Tween shall meet

The tween group generally accounts for no more than 20% of the audience, but networks increasingly want their programming to appeal to this group of viewers/consumers.

Who are the tweens? They are currently defined as children between 9 and 14. How one goes about making hits that have such broad appeal is not easy, says Joel Andryc, executive vice president of programming and development for Fox Family and Fox Kids.

"I wish I knew what the secret formula was," Andryc says. "You have to have great, relatable, three-dimensional characters, using the best writers and artists. But even with all those things, who knows why something hits or doesn't."

The most recent validation began this week, with Nickelodeon presenting a 21/2-hour Sunday-night block geared to the demo.

While Nickelodeon has always pulled in the tween crowd, it has never overtly marketed to them.

However, a lot of the network's shows appeal to the 9-14 group already. Programming will include live-action and animated shows such as Taina, Caitlin's Way,As Told by Ginger, and Hangin' With Mr. Cooper, as well as a weekly countdown of viewers'top music-video picks.

Cyma Zarghami, executive vice president and general manager of Nickelodeon, says the move is designed to give tweens their own branded night, similar to its Saturday night "Snick" programming.

One network seemingly dedicated to the market is WAM! America's Kidz Network, part of the Starz Encore Group LLC. The channel is a commercial-free children's offering basically dedicated to programming for tweens. It provides 60 hours a week of subject-specific educational TV, featuring honor-roll students as on-air hosts. The WAM! Kids also introduce WAM! At the Movies, classic family movies offered every Sunday afternoon.

For Midge Pierce, vice president of WAM! Programming, the key is emphasizing real kids in real situations. "While there is a vast developmental spread in this demo, tweens share one critical commonality: a desire for information that helps them decode their world. The constant thread in our programs is seeing tweens being themselves and reaching their potential."

WAM! breaks its programming down to three time slots: The Mind Zone from 3 a.m. to 3 p.m., which provides education that entertains, and the OH! Zone, WAM's after-school block starting at 3 p.m. The End Zone encompasses weekend programming, which consists of movies and other hit shows.

Thunderstone & the Tribe, about kids banding together after an apocalyptic virus wipes out everyone over 21, is a hit with this age group, as is Caught in the Middle, which follows eight freshmen at Mercer Island High outside Seattle, as they make the transition from middle to high school.

"Last year's debut marked the first time a camera crew spent a full year inside an actual high school," Pierce says.

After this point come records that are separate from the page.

<file path="config.mk">
export PLATFORM = sky130hd
export DESIGN_NAME = ptiba_front
export DESIGN_NICKNAME = d
export VERILOG_FILES = /design/src/sv/ptiba_pkg.sv /design/src/sv/ptiba_fifo.sv /design/src/sv/ptiba_front.sv
export SDC_FILE = /design/constraint.sdc
export NUM_CORES = 1
export LEC_CHECK = 0
export BUFFER_PORTS_ARGS = -buffer_cell sky130_fd_sc_hd__clkbuf_2
export CAP_MARGIN = 5
export CORE_UTILIZATION = 41
export CTS_CLUSTER_SIZE = 10
export DETAILED_ROUTE_END_ITERATION = 8
export PLACE_DENSITY = 0.63
export SLEW_MARGIN = 40
export SYNTH_ARGS = -nofsm -noshare
export SYNTH_HDL_FRONTEND = slang
export SYNTH_SLANG_ARGS = --single-unit
</file>
<file path="constraint.sdc">
create_clock -name aclk -period 6.3 [get_ports aclk]
set_input_delay 0.945 -clock aclk [delete_from_list [all_inputs] [get_ports aclk]]
set_output_delay 0.945 -clock aclk [all_outputs]
set_load 0.02 [all_outputs]
</file>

"For years, children's television has talked down to kids and pandered to their worst instincts," Pierce explains. "Our interaction with tweens over the years has convinced us that kids crave substance, information and attention."

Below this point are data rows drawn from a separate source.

<file path="src/sms_pkg.sv">
// shared types and codes for the sorted matrix staircase search block
`default_nettype none

package sms_pkg;

  // request kinds carried in req_type
  localparam logic REQ_LOAD   = 1'b0;
  localparam logic REQ_SEARCH = 1'b1;

  // configuration register indexes
  localparam logic CFG_ROW_COUNT = 1'b0;
  localparam logic CFG_COL_COUNT = 1'b1;

  // size registers reset to a full 16 by 16 matrix
  localparam logic [4:0] SIZE_RESET = 5'd16;

  // one input item
  typedef struct packed {
    logic               req_type;
    logic [3:0]         load_row;
    logic [3:0]         load_col;
    logic signed [31:0] load_value;
    logic signed [31:0] search_key;
  } in_t;

  // one result item
  typedef struct packed {
    logic       found;
    logic [4:0] found_row;
    logic [4:0] found_col;
  } out_t;

  // controller states
  typedef enum logic [1:0] {
    ST_IDLE,
    ST_PRIME,
    ST_WALK
  } state_t;

  // controller to datapath commands
  typedef struct packed {
    logic load;   // write one element
    logic init;   // latch key, start at top-right corner
    logic step;   // move one cell by the compare result
    logic push;   // load the result register
    logic hit;    // pushed result is a match
  } cmd_t;

  // datapath to controller status
  typedef struct packed {
    logic empty;  // no rows or no columns in use
    logic eq;     // current element equals key
    logic lt;     // current element below key
    logic leave;  // next step would exit the matrix
  } stat_t;

endpackage

`default_nettype wire

</file>
<file path="src/sms_ctrl.sv">
// controller: sequences loads and the staircase walk, owns the handshakes
`default_nettype none

module sms_ctrl (
  input  wire logic           clk,
  input  wire logic           rst_n,
  input  wire logic           in_valid,
  input  wire logic           in_req_type,
  output logic                in_ready,
  output logic                out_valid,
  input  wire logic           out_ready,
  input  wire sms_pkg::stat_t stat,
  output sms_pkg::cmd_t       cmd
);

  sms_pkg::state_t state_r, state_nxt;
  logic            out_valid_r, out_valid_nxt;
  logic            in_xfer;
  logic            slot_free;

  assign in_ready  = (state_r == sms_pkg::ST_IDLE);
  assign in_xfer   = in_valid && in_ready;
  assign slot_free = !out_valid_r || out_ready;

  // next state
  always_comb begin
    state_nxt = state_r;
    case (state_r)
      sms_pkg::ST_IDLE: begin
        if (in_xfer && in_req_type == sms_pkg::REQ_SEARCH) begin
          state_nxt = sms_pkg::ST_PRIME;
        end
      end
      sms_pkg::ST_PRIME: begin
        if (!stat.empty) begin
          state_nxt = sms_pkg::ST_WALK;
        end else if (slot_free) begin
          state_nxt = sms_pkg::ST_IDLE;
        end
      end
      sms_pkg::ST_WALK: begin
        if ((stat.eq || stat.leave) && slot_free) begin
          state_nxt = sms_pkg::ST_IDLE;
        end
      end
      default: state_nxt = sms_pkg::ST_IDLE;
    endcase
  end

  // command outputs
  always_comb begin
    cmd = '0;
    case (state_r)
      sms_pkg::ST_IDLE: begin
        cmd.load = in_xfer && (in_req_type == sms_pkg::REQ_LOAD);
        cmd.init = in_xfer && (in_req_type == sms_pkg::REQ_SEARCH);
      end
      sms_pkg::ST_PRIME: begin
        cmd.push = stat.empty && slot_free;
      end
      sms_pkg::ST_WALK: begin
        if (stat.eq || stat.leave) begin
          cmd.push = slot_free;
          cmd.hit  = stat.eq;
        end else begin
          cmd.step = 1'b1;
        end
      end
      default: cmd = '0;
    endcase
  end

  // result valid flag
  always_comb begin
    if (cmd.push) begin
      out_valid_nxt = 1'b1;
    end else if (out_ready) begin
      out_valid_nxt = 1'b0;
    end else begin
      out_valid_nxt = out_valid_r;
    end
  end

  always_ff @(posedge clk) begin
    if (!rst_n) begin
      state_r     <= sms_pkg::ST_IDLE;
      out_valid_r <= 1'b0;
    end else begin
      state_r     <= state_nxt;
      out_valid_r <= out_valid_nxt;
    end
  end

  assign out_valid = out_valid_r;

`ifndef SYNTHESIS
  // a result never overwrites one that is still waiting
  a_push_slot_free: assert property (@(posedge clk) disable iff (!rst_n)
    cmd.push |-> (!out_valid_r || out_ready))
    else $error("result pushed over a pending result");

  // a new result only appears from a search in progress
  a_valid_from_walk: assert property (@(posedge clk) disable iff (!rst_n)
    $rose(out_valid_r) |-> $past(state_r != sms_pkg::ST_IDLE))
    else $error("result appeared without a search");

  // an accepted search always primes the first read
  a_search_primes: assert property (@(posedge clk) disable iff (!rst_n)
    (in_xfer && in_req_type == sms_pkg::REQ_SEARCH) |=> (state_r == sms_pkg::ST_PRIME))
    else $error("accepted search did not start a walk");

  // the walk only steps while no result is due
  a_step_no_push: assert property (@(posedge clk) disable iff (!rst_n)
    cmd.step |-> (!cmd.push && state_r == sms_pkg::ST_WALK && !stat.eq))
    else $error("walk stepped past a finished search");
`endif

endmodule

`default_nettype wire
</file>
<file path="config.mk">
export PLATFORM = sky130hd
export DESIGN_NAME = sms_ctrl
export DESIGN_NICKNAME = d
export VERILOG_FILES = /design/src/sms_pkg.sv /design/src/sms_ctrl.sv
export SDC_FILE = /design/constraint.sdc
export NUM_CORES = 1
export LEC_CHECK = 0
export BUFFER_PORTS_ARGS = -buffer_cell sky130_fd_sc_hd__buf_2
export CAP_MARGIN = 0
export CORE_AREA = 2 2 39 41
export DETAILED_ROUTE_END_ITERATION = 12
export DIE_AREA = 0 0 41 43
export PLACE_DENSITY = 0.5
export SKIP_CTS_REPAIR_TIMING = 1
export SLEW_MARGIN = 25
export SYNTH_ARGS = -nofsm -noshare
export SYNTH_HDL_FRONTEND = slang
export SYNTH_SLANG_ARGS = --single-unit
export TNS_END_PERCENT = 50
</file>
<file path="constraint.sdc">
create_clock -name clk -period 1.6 [get_ports clk]
set_clock_uncertainty 0.2 [all_clocks]
set_input_delay 0.32 -clock clk [delete_from_list [all_inputs] [get_ports clk]]
set_output_delay 0.32 -clock clk [all_outputs]
set_load 0.005 [all_outputs]
</file>
==> qor.yml <==
status: "finished with violations"
violations: "negative setup slack"
first_global_vias: 263
gp_congestion: 0.678
finalWirelength_um: 652
setup_viol: 2
cpPeakStageDelay_ns: 0.37
crit_fanout: 3
vias_per_cell: 4.20
die_w_um: 41
critPathArrivalTime_ns: 1.30
synth_area_um2: 254
drc_errors: 0
fmax_mhz: 550
num_vias: 273
startpoint_type: "flop"
numClockSinks: 3
diodes: 0
port_buffers: 14
core_area_mm2: 0.00138
drt_pass1_iterations: 1
powerDensity_mw_per_mm2: 593
critPathCaptureType: "output pin"
final.setup.tns_ns: -0.250
fin_crit_sh_pct: 114
place_inst: 59
cp_slowest_cell: "dfxtp_4"
ctsRootBufferMaster: "clkbuf_4"
std_cell_rows: 14
antenna_found_initial: 0
crit_type: "reg -> out"
rsz0062_at_grt: "true"
ant_nets: 0
grt_pass1_wl_um: 917
synth_cells: 30
final.min_clock_period_ns: 1.82
yosysSeqAreaShare_pct: 23.6
pin_count: 16
die_h_um: 43
hold_violations: 0
clockBufferDepth: 2
timing.slew.headroom_pct: 82.0
leakagePower_nw: 0.210
track_usage_pct: 8.02
irDropWorstVdd_uv: 231
hpwl_um: 464
setup_ws_ns: -0.218
dp_worst_setup_slack_ns: -0.0365
nets: 62
syn_area_per_cell_um2: 8.47
drv_slew: 0
cts_tree: "yes"
path_cells: "inv_4, ha_4, a21boi_4, nor2b_4, buf_2"
yosysWarnings: 0
initial_utilization_pct: 18.4
synthesis.nets: 42
hp-class: "in -> reg"
clock_latency_ns: 0.23
final_cells: 65
htree_levels: 1
synth.distinct_cells: 20
numCtsBuffers: 3
layout-drive-gt1-share_pct: 67.3
max_cap_viol_count: 0
syn_to_final_growth_pct: 88.7
avgRoutedWirePerCell_um: 10.0
dieArea_mm2: 0.00176
grt_overflow: 0
required_ns: 1.08
grt_max_degree: 6
worstMarginPinSlew_ns: 0.269
ys_ff_latch: 3
drt_iter0_drc: 0
clk_pin_slew_worst_paths_ns: 0.04
-- per-stage QoR --
| step | hold slack [ns] | utilization (%) | instance area [um2] | total power, W |
|---|---|---|---|---|
| global placement | 0.267 | 24.3 | 337 | 0.000130 |
| floorplan | 0.238 | - | 254 | 0.000108 |
| finish | 0.168 | 34.6 | 479 | 0.000284 |
| detailed placement | 0.270 | 24.3 | 337 | 0.000130 |
| global route | 0.177 | 34.6 | 479 | 0.000307 |
| CTS | 0.166 | 26.2 | 363 | 0.000268 |
-- critical path: cells and delay by family, from the launching register on --
| kind | cells | cell delay, ns |
|---|---|---|
| flops | 1 | 0.37 |
| fa+ha+maj | 1 | 0.25 |
| compound gates | 1 | 0.16 |
| buf+inv | 2 | 0.15 |
| simple gates | 1 | 0.14 |
-- state kept, by name, indices dropped and copies added, names as in the netlist --
register and cells:
state_r 2, out_valid 1
-- layer usage --
| metal | GRT usage, % | part of all wire, % | vias up |
|---|---|---|---|
| met4 | 6.00 | 0 | 0 |
| met2 | 12.8 | 59 | 6 |
| met5 | 0 | 0 | - |
| met1 | 7.67 | 35 | 124 |
| met3 | 3.14 | 6.1 | 0 |
| li1 | - | - | 143 |
-- power breakdown --
group / total (W) / leakage, nW / switching, W / internal (W)
clock: 0.000131 / 0.0150 / 0.0000374 / 0.0000933
combinational: 0.0000732 / 0.169 / 0.0000318 / 0.0000414
sequential: 0.0000805 / 0.0258 / 0.00000386 / 0.0000767
-- layout make-up --
cell class | instances | area, um2
repair buffers | 16 | 101
fillers | 142 | 905
well taps | 16 | 20.0
clock buffers | 4 | 26.3
multi-input cells | 24 | 251
flip-flops and latches | 3 | 67.6
inverters | 2 | 12.5
-- synthesized netlist by cell type, drive strengths merged --
master / instances / area (um2)
nor2: 1 / 3.75
and2: 2 / 12.5
nor2b: 1 / 6.26
dfxtp: 3 / 60.1
inv: 2 / 7.51
o2bb2ai: 1 / 8.76
and2b: 1 / 7.51
mux2i: 1 / 10.0
nand3b: 1 / 7.51
o21ai: 2 / 10.0
and3: 1 / 6.26
a21boi: 1 / 7.51
ha: 3 / 37.5
buf: 1 / 7.51
a21o: 1 / 7.51
a221oi: 1 / 15.0
nor3b: 1 / 12.5
o21a: 1 / 7.51
nand2: 5 / 18.8
-- layout by cell type (no fill, tap or decap) --
cell       Yosys  layout
nand3b_1       1       1
clkbuf_1       0       1
nor2_1         1       1
a21boi_4       0       1
and3_4         0       1
dfxtp_1        3       1
nor3b_4        0       1
mux2i_1        1       1
a221oi_2       1       1
o21ai_1        1       1
o21a_1         1       1
clkbuf_4       0       3
and2b_1        1       1
buf_2          0      12
nor2b_4        0       1
a21o_1         1       1
nand2_1        5       4
o2bb2ai_1      1       1
inv_4          0       2
ha_4           0       3
and2_1         2       1
nand2_2        0       1
dfxtp_4        0       2
buf_6          0       3
and2_4         0       1
o21ai_0        1       1
buf_4          1       1
-- path summary, 6_finish.rpt --
path,slack [ns],endpoint,depth (start not counted),startpoint
setup / recovery,-0.22,cmd[1],5,state_r[1]
hold / removal,0.17,out_valid,2,rst_n
setup reg to reg,0.01,state_r[1],5,state_r[0]
hold reg to reg,0.29,state_r[0],2,state_r[0]
-- logic make-up after synthesis --
group                    Yosys count  share of synthesized area [%]
AO/OA/AOI/OAI                      7                           22.2
adder cells (fa/ha/maj)            3                           14.8
buffers and inverters              3                           5.91
flip-flops                         3                           23.6
multiplexers                       1                           3.94
AND/OR/NAND/NOR                   13                           29.6
No activity file was read; power rests on OpenSTA's default activity.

At Disney, the tween audience has made the new Even Stevens comedy a popular program, according to Rich Ross, Disney Channel general manager and executive vice president of programming and production. "Also, Lizzie McGuire just premiered and has done really nice business. The shows acknowledge that a tween [has] one foot in childhood, the other in teenhood."

Original series like Jett Jackson and So Weird are building their audiences. Ross points out that Disney unveils its new shows on weekends. Eventually, they air four or seven times a week.

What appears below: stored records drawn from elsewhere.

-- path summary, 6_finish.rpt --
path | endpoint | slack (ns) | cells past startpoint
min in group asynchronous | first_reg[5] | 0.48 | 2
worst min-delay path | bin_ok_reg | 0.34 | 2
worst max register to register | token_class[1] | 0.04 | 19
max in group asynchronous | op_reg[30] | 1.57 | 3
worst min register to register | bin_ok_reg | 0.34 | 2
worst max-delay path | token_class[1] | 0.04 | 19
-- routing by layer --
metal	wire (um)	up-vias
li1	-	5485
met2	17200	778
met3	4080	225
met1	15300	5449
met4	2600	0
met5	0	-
<file path="config.mk">
export PLATFORM = sky130hd
export DESIGN_NAME = switch_gesture_detector
export DESIGN_NICKNAME = d
export VERILOG_FILES = /design/src/rtl/core/sgd_pkg.sv /design/src/rtl/core/sgd_cfg.sv /design/src/rtl/core/sgd_timer.sv /design/src/rtl/core/sgd_fsm.sv /design/src/rtl/core/switch_gesture_detector.sv
export SDC_FILE = /design/constraint.sdc
export NUM_CORES = 1
export LEC_CHECK = 0
export ABC_AREA = 1
export BUFFER_PORTS_ARGS = -buffer_cell sky130_fd_sc_hd__buf_2
export CORE_ASPECT_RATIO = 1.75
export CORE_MARGIN = 2
export CORE_UTILIZATION = 38
export CTS_CLUSTER_SIZE = 20
export DETAILED_ROUTE_END_ITERATION = 8
export GPL_TIMING_DRIVEN = 0
export HOLD_SLACK_MARGIN = 0.02
export PLACE_DENSITY = 0.57
export SLEW_MARGIN = 0
export SYNTH_ARGS = -nofsm -noshare
export SYNTH_HDL_FRONTEND = slang
export SYNTH_HIERARCHICAL = 1
export SYNTH_SLANG_ARGS = --single-unit
</file>
<file path="constraint.sdc">
create_clock -name clk_i -period 3.3 [get_ports clk_i]
set_input_delay 0.99 -clock clk_i [delete_from_list [all_inputs] [get_ports clk_i]]
set_output_delay 0.99 -clock clk_i [all_outputs]
set_load 0.03 [all_outputs]
</file>
===== src/hw/rtl/isrs_pkg.sv =====
`default_nettype none

package isrs_pkg;

    // Size field width and derived datapath widths
    localparam int SIZE_BITS       = 12;
    localparam int MAX_SHIFT       = 5;                 // pre-scale ratio up to 32
    localparam int LIMIT_SHIFT     = 6;                 // source >= 64 * target is out of range
    localparam int DIV_W           = SIZE_BITS + MAX_SHIFT;
    localparam int REM_W           = SIZE_BITS + LIMIT_SHIFT;
    localparam int SHIFT_W         = 3;
    localparam int RATIO_W         = 6;
    localparam int FRAC_BITS       = 8;
    localparam int QUOT_W          = FRAC_BITS + 1;
    localparam int SUM_W           = 4;
    localparam int SHIFT_SUM_BASE  = 10;
    localparam int STEPS_PER_STAGE = 3;                 // QUOT_W / 3 division stages
    localparam int STATUS_W        = 2;

    typedef enum logic [STATUS_W-1:0] {
        STATUS_OK    = 2'd0,
        STATUS_ZERO  = 2'd1,
        STATUS_RANGE = 2'd2
    } status_t;

    // Per-axis result of the pre-scale ratio search
    typedef struct packed {
        logic [SHIFT_W-1:0] shift;
        logic               too_big;
        logic               upscale;
    } pick_t;

    // Per-axis state carried through the divider stages
    typedef struct packed {
        logic [DIV_W-1:0]     div;
        logic [REM_W-1:0]     rem;
        logic [QUOT_W-1:0]    quot;
        logic [SHIFT_W-1:0]   shift;
        logic [SIZE_BITS-1:0] pre_out;
        logic                 upscale;
    } axis_t;

    typedef struct packed {
        status_t           status;
        axis_t             h;
        axis_t             v;
        logic [SUM_W-1:0]  shift_sum;
    } stage_t;

    // Restoring division: STEPS_PER_STAGE quotient bits, MSB first.
    // Invariant: rem < 2 * div on entry to each step.
    function automatic axis_t div_advance(axis_t a);
        axis_t r;
        logic  q;
        r = a;
        for (int i = 0; i < STEPS_PER_STAGE; i++) begin
            q = (r.rem >= REM_W'(r.div));
            r.quot = {r.quot[QUOT_W-2:0], q};
            r.rem  = q ? ((r.rem - REM_W'(r.div)) << 1) : (r.rem << 1);
        end
        return r;
    endfunction

endpackage

`default_nettype wire


===== src/hw/rtl/image_scaler_ratio_setup.sv =====
// Throughput: one item per cycle unless the output is stalled with every stage
//   full; a four-stage pipeline (ratio search, then three stages of a restoring
//   divider at 3 quotient bits each).
// Each stage holds its item until the next stage frees, so bubbles fill in
//   while the output is stalled.
// Reset (rst_n low, asynchronous) empties the pipeline; the payload registers are not reset.
`default_nettype none

module image_scaler_ratio_setup
    import isrs_pkg::*;
(
    input  wire logic        clk,
    input  wire logic        rst_n,

    input  wire logic        s_tvalid,
    output logic             s_tready,
    // [11:0] source_width, [23:12] source_height,
    // [35:24] target_width, [47:36] target_height
    input  wire logic [47:0] s_tdata,

    output logic             m_tvalid,
    input  wire logic        m_tready,
    // [1:0] status, [7:2] pre_h_ratio, [13:8] pre_v_ratio, [16:14] h_shift,
    // [19:17] v_shift, [31:20] pre_out_width, [43:32] pre_out_height,
    // [52:44] main_h_ratio, [61:53] main_v_ratio, [62] upscale_h,
    // [63] upscale_v, [67:64] shift_sum, [71:68] zero
    output logic [71:0]      m_tdata
);

    localparam int FIELD_BITS = STATUS_W + 2 * RATIO_W + 2 * SHIFT_W + 2 * SIZE_BITS
                              + 2 * QUOT_W + 2 + SUM_W;
    localparam int PAD_BITS   = 72 - FIELD_BITS;

    // ---------------------------------------------------------------------
    // Input unpack
    // ---------------------------------------------------------------------
    logic [SIZE_BITS-1:0] source_width;
    logic [SIZE_BITS-1:0] source_height;
    logic [SIZE_BITS-1:0] target_width;
    logic [SIZE_BITS-1:0] target_height;

    assign source_width  = s_tdata[SIZE_BITS-1:0];
    assign source_height = s_tdata[2*SIZE_BITS-1:SIZE_BITS];
    assign target_width  = s_tdata[3*SIZE_BITS-1:2*SIZE_BITS];
    assign target_height = s_tdata[4*SIZE_BITS-1:3*SIZE_BITS];

    // ---------------------------------------------------------------------
    // Stage flow control: each stage loads when empty or when it drains
    // ---------------------------------------------------------------------
    logic v1_reg, v2_reg, v3_reg, v4_reg;
    logic rdy1, rdy2, rdy3, rdy4;

    assign rdy4     = !v4_reg || m_tready;
    assign rdy3     = !v3_reg || rdy4;
    assign rdy2     = !v2_reg || rdy3;
    assign rdy1     = !v1_reg || rdy2;
    assign s_tready = rdy1;

    always_ff @(posedge clk or negedge rst_n)
    begin
        if (!rst_n)
        begin
            v1_reg <= 1'b0;
            v2_reg <= 1'b0;
            v3_reg <= 1'b0;
            v4_reg <= 1'b0;
        end
        else
        begin
            if (rdy1) v1_reg <= s_tvalid;
            if (rdy2) v2_reg <= v1_reg;
            if (rdy3) v3_reg <= v2_reg;
            if (rdy4) v4_reg <= v3_reg;
        end
    end

    // ---------------------------------------------------------------------
    // Stage 1: pre-scale ratio search, error checks, divider setup
    // ---------------------------------------------------------------------
    pick_t  pick_h, pick_v;
    stage_t st1_next, st1_reg;

    isrs_shift_pick u_pick_h
    (
        .src  (source_width),
        .tar  (target_width),
        .pick (pick_h)
    );

    isrs_shift_pick u_pick_v
    (
        .src  (source_height),
        .tar  (target_height),
        .pick (pick_v)
    );

    always_comb
    begin
        logic               any_zero;
        logic [SHIFT_W-1:0] hs;
        logic [SHIFT_W-1:0] vs;

        any_zero = (target_width == '0) || (target_height == '0)
                || (source_width == '0) || (source_height == '0);

        priority if (any_zero)
        begin
            st1_next.status = STATUS_ZERO;
        end
        else if (pick_h.too_big || pick_v.too_big)
        begin
            st1_next.status = STATUS_RANGE;
        end
        else
        begin
            st1_next.status = STATUS_OK;
        end

        // error results are zeroed at the output; keep shifts benign meanwhile
        hs = (st1_next.status == STATUS_OK) ? pick_h.shift : '0;
        vs = (st1_next.status == STATUS_OK) ? pick_v.shift : '0;

        st1_next.h.div     = DIV_W'(target_width) << hs;
        st1_next.h.rem     = REM_W'(source_width);
        st1_next.h.quot    = '0;
        st1_next.h.shift   = hs;
        st1_next.h.pre_out = source_width >> hs;
        st1_next.h.upscale = pick_h.upscale;

        st1_next.v.div     = DIV_W'(target_height) << vs;
        st1_next.v.rem     = REM_W'(source_height);
        st1_next.v.quot    = '0;
        st1_next.v.shift   = vs;
        st1_next.v.pre_out = source_height >> vs;
        st1_next.v.upscale = pick_v.upscale;

        st1_next.shift_sum = SUM_W'(SHIFT_SUM_BASE) - SUM_W'(hs) - SUM_W'(vs);
    end

    // ---------------------------------------------------------------------
    // Stages 2 and 3: quotient bits 8..6 and 5..3
    // ---------------------------------------------------------------------
    stage_t st2_next, st2_reg;
    stage_t st3_next, st3_reg;

    always_comb
    begin
        st2_next   = st1_reg;
        st2_next.h = div_advance(st1_reg.h);
        st2_next.v = div_advance(st1_reg.v);

        st3_next   = st2_reg;
        st3_next.h = div_advance(st2_reg.h);
        st3_next.v = div_advance(st2_reg.v);
    end

    // ---------------------------------------------------------------------
    // Stage 4: quotient bits 2..0 and result formatting (output register)
    // ---------------------------------------------------------------------
    logic [71:0] m_tdata_next, m_tdata_reg;

    always_comb
    begin
        axis_t fh;
        axis_t fv;
        logic  ok;

        fh = div_advance(st3_reg.h);
        fv = div_advance(st3_reg.v);
        ok = (st3_reg.status == STATUS_OK);

        if (ok)
        begin
            m_tdata_next = {
                PAD_BITS'(0),
                st3_reg.shift_sum,
                fv.upscale,
                fh.upscale,
                fv.quot,
                fh.quot,
                fv.pre_out,
                fh.pre_out,
                fv.shift,
                fh.shift,
                RATIO_W'(1) << fv.shift,
                RATIO_W'(1) << fh.shift,
                st3_reg.status
            };
        end
        else
        begin
            m_tdata_next = {(72 - STATUS_W)'(0), st3_reg.status};
        end
    end

    // payload registers, no reset needed
    always_ff @(posedge clk)
    begin
        if (rdy1) st1_reg     <= st1_next;
        if (rdy2) st2_reg     <= st2_next;
        if (rdy3) st3_reg     <= st3_next;
        if (rdy4) m_tdata_reg <= m_tdata_next;
    end

    assign m_tvalid = v4_reg;
    assign m_tdata  = m_tdata_reg;

    // ---------------------------------------------------------------------
    // Assertions
    // ---------------------------------------------------------------------
    // input side only stalls when every stage is full and the output is held
    a_stall_only_when_full: assert property (@(posedge clk) disable iff (!rst_n)
        !s_tready |-> (v1_reg && v2_reg && v3_reg && m_tvalid && !m_tready))
        else $error("input stalled with a free pipeline slot");

    // error results carry nothing but the status
    a_error_zeroed: assert property (@(posedge clk) disable iff (!rst_n)
        (m_tvalid && m_tdata[1:0] != STATUS_OK) |-> (m_tdata[71:2] == '0))
        else $error("error result has nonzero fields");

    // pre-scale ratio matches its shift on both axes
    a_ratio_matches_shift: assert property (@(posedge clk) disable iff (!rst_n)
        (m_tvalid && m_tdata[1:0] == STATUS_OK) |->
            (m_tdata[7:2] == (RATIO_W'(1) << m_tdata[16:14]))
            && (m_tdata[13:8] == (RATIO_W'(1) << m_tdata[19:17])))
        else $error("pre-scale ratio and shift disagree");

    // shift sum consistent with the reported shifts
    a_shift_sum: assert property (@(posedge clk) disable iff (!rst_n)
        (m_tvalid && m_tdata[1:0] == STATUS_OK) |->
            (m_tdata[67:64] == SUM_W'(SHIFT_SUM_BASE) - SUM_W'(m_tdata[16:14])
                                - SUM_W'(m_tdata[19:17])))
        else $error("shift sum mismatch");

endmodule

`default_nettype wire


===== src/hw/rtl/isrs_shift_pick.sv =====
`default_nettype none

module isrs_shift_pick
    import isrs_pkg::*;
(
    input  wire logic [SIZE_BITS-1:0] src,
    input  wire logic [SIZE_BITS-1:0] tar,
    output pick_t                     pick
);

    logic [REM_W-1:0] src_ext;

    assign src_ext = REM_W'(src);

    // Largest s in 1..MAX_SHIFT with src >= tar << s, else 0; compares are independent
    always_comb
    begin
        pick.shift   = '0;
        pick.too_big = (src_ext >= (REM_W'(tar) << LIMIT_SHIFT));
        pick.upscale = (tar >= src);
        for (int s = 1; s <= MAX_SHIFT; s++) begin
            if (src_ext >= (REM_W'(tar) << s))
            begin
                pick.shift = SHIFT_W'(s);
            end
        end
    end

endmodule

`default_nettype wire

"Jett was the first to do that, then So Weird," Ross says. "It's an opportunity to develop something appropriate for us and not depend on others to do it."

During Cartoon Network's Toonami, the weekday-afternoon action-adventure block that looks to grab tween boys, Dragonball Z
is the top-rated program not only on Cartoon Network but across all ad-supported cable at 5 p.m., says Tim Hall, executive vice president.

"We're always trying to come up with a winning formula," Hall explains. "A few years ago, action anime [Japanese animation] came on strong. While it's not true anime, Pokémon got kids interested in anime."

Fox Family's big draws in the tween market also happen to attract the 6- to 11-year-olds: Angela Anaconda, The Kids from Room 402 and the various shows featuring Mary-Kate and Ashley Olsen.

"We do know boys growing up navigate toward action adventure and prankster comedy," says Andryc. "And girls like characters, relationships and more meat to the story. It's been proven scientifically. If you're completely removed from what they do, it will be hard to develop a hit show for them."